Task to carry out —
Look through the records below and give the number of lines holding the string "timer", nothing more.

───── Data for review ─────

**src/pkg/opsh_pkg.sv**
```systemverilog
// Shared constants and types of the one-shot pulse block
package opsh_pkg;

  // Register byte offsets
  localparam logic [7:0] OPSH_TRIG_OFS   = 8'h00;
  localparam logic [7:0] OPSH_OUTCTL_OFS = 8'h04;
  localparam logic [7:0] OPSH_WIDTH_OFS  = 8'h08;
  localparam logic [7:0] OPSH_STATUS_OFS = 8'h0c;

  // Field positions
  localparam int OPSH_DLY_TRIG_BIT = 0;
  localparam int OPSH_WID_TRIG_BIT = 1;
  localparam int OPSH_DRIVE_EN_BIT = 0;
  localparam int OPSH_SW_LEVEL_BIT = 1;

  // Reset values
  localparam logic        OPSH_DRIVE_EN_RST = 1'b0;
  localparam logic        OPSH_SW_LEVEL_RST = 1'b0;
  localparam logic [15:0] OPSH_WIDTH_RST    = 16'h0000;

  // Timing: core clock and counter clock, in kHz
  localparam int OPSH_CORE_KHZ = 200000;
  localparam int OPSH_TICK_KHZ = 32000;
  localparam logic [7:0] OPSH_ACC_STEP = 8'(OPSH_TICK_KHZ / 1000);
  localparam logic [7:0] OPSH_ACC_WRAP = 8'(OPSH_CORE_KHZ / 1000);

  // Width channel states
  typedef enum logic [2:0] {
    OPSH_W_IDLE  = 3'b001,
    OPSH_W_ARMED = 3'b010,
    OPSH_W_RUN   = 3'b100
  } opsh_wstate_t;

  // Status word layout
  typedef struct packed {
    logic [15:0] count;
    logic [11:0] zero;
    logic        pin;
    logic        running;
    logic        width_en;
    logic        delay_en;
  } opsh_status_t;

endpackage
```
**src/design/opsh_top.sv**
```systemverilog
// One-shot pulse generator: delay channel, width channel, APB registers
// Behaviour
// [RULE1] Both start bits written together start pulse
// [RULE2] Delay channel fires immediately, no delay; the code waits for the next tick, up to 7 cycles after the trigger
// [RULE3] Delay channel stops until next trigger
// [RULE4] Delay done starts width channel, pin high
// [RULE5] Width elapsed: interrupt, pin low till next
// [RULE6] Software loads width count register
// [RULE7] Channels count at 32 MHz tick
// [RULE8] Software unmasks delay interrupt, then triggers; the block has no interrupt mask, the delay irq always reaches its output
// [RULE9] Drive enable selects timer wave, else software
// [RULE10] Trigger bit one sets enabled flag
// [RULE11] Pin rests low before first trigger
`timescale 1ns/1ps
`default_nettype none

module opsh_top
  import opsh_pkg::*;
#(
  parameter int WIDTH_BITS = 16
)
(
  // Clock and reset
  input  wire logic        i_core_clk,
  input  wire logic        i_reset_n,
  // APB slave
  input  wire logic        i_psel,
  input  wire logic        i_penable,
  input  wire logic        i_pwrite,
  input  wire logic [7:0]  i_paddr,
  input  wire logic [31:0] i_pwdata,
  output var  logic [31:0] o_prdata,
  output var  logic        o_pready,
  output var  logic        o_pslverr,
  // Pulse pin and events
  output var  logic        o_pulse_output_pin,
  output var  logic        o_delay_channel_done_irq,
  output var  logic        o_width_channel_done_irq
);

  logic [7:0]            acc_reg;
  logic                  tick;
  logic                  delay_en_reg;
  opsh_wstate_t          wstate_reg;
  logic [WIDTH_BITS-1:0] count_reg;
  logic [WIDTH_BITS-1:0] width_count_value_reg;
  logic                  wave_reg;
  logic                  drive_en_reg;
  logic                  sw_level_reg;
  logic                  wr_en;
  logic                  setup;
  logic                  delay_fire;
  logic                  width_end;
  opsh_status_t          status;

  function automatic logic hit(input logic [7:0] a, input logic [7:0] ofs);
    hit = (a == ofs);
  endfunction

  assign setup = i_psel && !i_penable;
  assign wr_en = i_psel && i_penable && o_pready && i_pwrite;

  // Fractional divider: 32 MHz enable from 200 MHz, no integer ratio
  always_ff @(posedge i_core_clk)
  begin
    if (!i_reset_n)
    begin
      acc_reg <= 8'h00;
      tick    <= 1'b0;
    end
    else if (acc_reg + OPSH_ACC_STEP >= OPSH_ACC_WRAP)
    begin
      acc_reg <= acc_reg + OPSH_ACC_STEP - OPSH_ACC_WRAP; // [RULE7]
      tick    <= 1'b1;
    end
    else
    begin
      acc_reg <= acc_reg + OPSH_ACC_STEP;
      tick    <= 1'b0;
    end
  end

  assign delay_fire = delay_en_reg && tick;
  assign width_end  = (wstate_reg == OPSH_W_RUN) && tick &&
                      (count_reg <= WIDTH_BITS'(1));

  // Delay channel: one-count, fires on the next tick
  always_ff @(posedge i_core_clk)
  begin
    if (!i_reset_n)
      delay_en_reg <= 1'b0;
    else if (wr_en && hit(i_paddr, OPSH_TRIG_OFS) && i_pwdata[OPSH_DLY_TRIG_BIT])
      delay_en_reg <= 1'b1; // [RULE10] [RULE1]
    else if (delay_fire)
      delay_en_reg <= 1'b0; // [RULE3]
  end

  always_ff @(posedge i_core_clk)
  begin
    if (!i_reset_n)
      o_delay_channel_done_irq <= 1'b0;
    else
      o_delay_channel_done_irq <= delay_fire; // [RULE2]
  end

  // Width channel
  always_ff @(posedge i_core_clk)
  begin
    if (!i_reset_n)
    begin
      wstate_reg <= OPSH_W_IDLE;
      count_reg  <= '0;
      wave_reg   <= 1'b0; // [RULE11]
    end
    else
    begin
      unique case (wstate_reg)
        OPSH_W_IDLE:
        begin
          if (wr_en && hit(i_paddr, OPSH_TRIG_OFS) && i_pwdata[OPSH_WID_TRIG_BIT])
            wstate_reg <= OPSH_W_ARMED; // [RULE10] [RULE1]
        end
        OPSH_W_ARMED:
        begin
          if (delay_fire)
          begin
            wstate_reg <= OPSH_W_RUN; // [RULE4]
            count_reg  <= width_count_value_reg;
            wave_reg   <= 1'b1;
          end
        end
        OPSH_W_RUN:
        begin
          if (width_end)
          begin
            wstate_reg <= OPSH_W_ARMED; // [RULE5]
            wave_reg   <= 1'b0;
          end
          else if (tick)
            count_reg <= count_reg - WIDTH_BITS'(1);
        end
        default:
        begin
          wstate_reg <= OPSH_W_IDLE;
          wave_reg   <= 1'b0;
        end
      endcase
    end
  end

  always_ff @(posedge i_core_clk)
  begin
    if (!i_reset_n)
      o_width_channel_done_irq <= 1'b0;
    else
      o_width_channel_done_irq <= width_end; // [RULE5]
  end

  // Output control register
  always_ff @(posedge i_core_clk)
  begin
    if (!i_reset_n)
    begin
      drive_en_reg <= OPSH_DRIVE_EN_RST;
      sw_level_reg <= OPSH_SW_LEVEL_RST;
    end
    else if (wr_en && hit(i_paddr, OPSH_OUTCTL_OFS))
    begin
      drive_en_reg <= i_pwdata[OPSH_DRIVE_EN_BIT];
      // Level write is ignored while the timer owns the pin
      if (!drive_en_reg)
        sw_level_reg <= i_pwdata[OPSH_SW_LEVEL_BIT]; // [RULE9]
    end
  end

  always_ff @(posedge i_core_clk)
  begin
    if (!i_reset_n)
      width_count_value_reg <= WIDTH_BITS'(OPSH_WIDTH_RST);
    else if (wr_en && hit(i_paddr, OPSH_WIDTH_OFS))
      width_count_value_reg <= i_pwdata[WIDTH_BITS-1:0]; // [RULE6]
  end

  // Pin lags the wave by one cycle so it leaves a flop
  always_ff @(posedge i_core_clk)
  begin
    if (!i_reset_n)
      o_pulse_output_pin <= 1'b0; // [RULE11]
    else
      o_pulse_output_pin <= drive_en_reg ? wave_reg : sw_level_reg; // [RULE9]
  end

  // APB answer: one wait-free access phase after setup
  always_comb
  begin
    status          = '0;
    status.count    = 16'(count_reg);
    status.pin      = o_pulse_output_pin;
    status.running  = (wstate_reg == OPSH_W_RUN);
    status.width_en = (wstate_reg != OPSH_W_IDLE);
    status.delay_en = delay_en_reg;
  end

  always_ff @(posedge i_core_clk)
  begin
    if (!i_reset_n)
    begin
      o_pready  <= 1'b0;
      o_pslverr <= 1'b0;
      o_prdata  <= 32'h0000_0000;
    end
    else
    begin
      o_pready  <= setup;
      o_pslverr <= setup && !(hit(i_paddr, OPSH_TRIG_OFS) ||
                   hit(i_paddr, OPSH_OUTCTL_OFS) ||
                   hit(i_paddr, OPSH_WIDTH_OFS) ||
                   hit(i_paddr, OPSH_STATUS_OFS));
      o_prdata  <= 32'h0000_0000;
      if (setup && !i_pwrite)
      begin
        if (hit(i_paddr, OPSH_OUTCTL_OFS))
          o_prdata <= {30'h0, sw_level_reg, drive_en_reg};
        else if (hit(i_paddr, OPSH_WIDTH_OFS))
          o_prdata <= 32'(width_count_value_reg);
        else if (hit(i_paddr, OPSH_STATUS_OFS))
          o_prdata <= status;
      end
    end
  end

  // Checks
  property p_both_start;
    @(posedge i_core_clk) disable iff (!i_reset_n)
    (wr_en && hit(i_paddr, OPSH_TRIG_OFS) && i_pwdata[1:0] == 2'b11 &&
     wstate_reg == OPSH_W_IDLE)
    |=> delay_en_reg && wstate_reg == OPSH_W_ARMED;
  endproperty
  a_both_start: assert property (p_both_start) else $error("start failed"); // [RULE1]

  property p_zero_delay;
    @(posedge i_core_clk) disable iff (!i_reset_n)
    $rose(delay_en_reg) |-> ##[1:8] o_delay_channel_done_irq;
  endproperty
  a_zero_delay: assert property (p_zero_delay) else $error("delay late"); // [RULE2]

  property p_delay_stops;
    @(posedge i_core_clk) disable iff (!i_reset_n)
    o_delay_channel_done_irq && !$past(wr_en) |-> !delay_en_reg;
  endproperty
  a_delay_stops: assert property (p_delay_stops) else $error("delay runs"); // [RULE3]

  property p_width_start;
    @(posedge i_core_clk) disable iff (!i_reset_n)
    (delay_fire && wstate_reg == OPSH_W_ARMED)
    |=> wave_reg && wstate_reg == OPSH_W_RUN
        && count_reg == $past(width_count_value_reg);
  endproperty
  a_width_start: assert property (p_width_start) else $error("no start"); // [RULE4]

  property p_width_end;
    @(posedge i_core_clk) disable iff (!i_reset_n)
    o_width_channel_done_irq |-> !wave_reg && wstate_reg == OPSH_W_ARMED
                                 && $past(count_reg) <= WIDTH_BITS'(1);
  endproperty
  a_width_end: assert property (p_width_end) else $error("bad end"); // [RULE5]

  property p_tick_rate;
    @(posedge i_core_clk) disable iff (!i_reset_n)
    tick |=> !tick [*5];
  endproperty
  a_tick_rate: assert property (p_tick_rate) else $error("tick fast"); // [RULE7]

  property p_pin_source;
    @(posedge i_core_clk) disable iff (!i_reset_n)
    $past(drive_en_reg) |-> o_pulse_output_pin == $past(wave_reg);
  endproperty
  a_pin_source: assert property (p_pin_source) else $error("pin wrong"); // [RULE9]

  property p_sw_ignored;
    @(posedge i_core_clk) disable iff (!i_reset_n)
    drive_en_reg |=> sw_level_reg == $past(sw_level_reg);
  endproperty
  a_sw_ignored: assert property (p_sw_ignored) else $error("sw write"); // [RULE9]

  property p_trig_flag;
    @(posedge i_core_clk) disable iff (!i_reset_n)
    (wr_en && hit(i_paddr, OPSH_TRIG_OFS) && i_pwdata[OPSH_WID_TRIG_BIT])
    |=> wstate_reg != OPSH_W_IDLE;
  endproperty
  a_trig_flag: assert property (p_trig_flag) else $error("flag lost"); // [RULE10]

  property p_rest_low;
    @(posedge i_core_clk) disable iff (!i_reset_n)
    wstate_reg != OPSH_W_RUN |-> !wave_reg;
  endproperty
  a_rest_low: assert property (p_rest_low) else $error("pin high"); // [RULE11]

endmodule

`default_nettype wire

```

─────

Result of the exercise —
2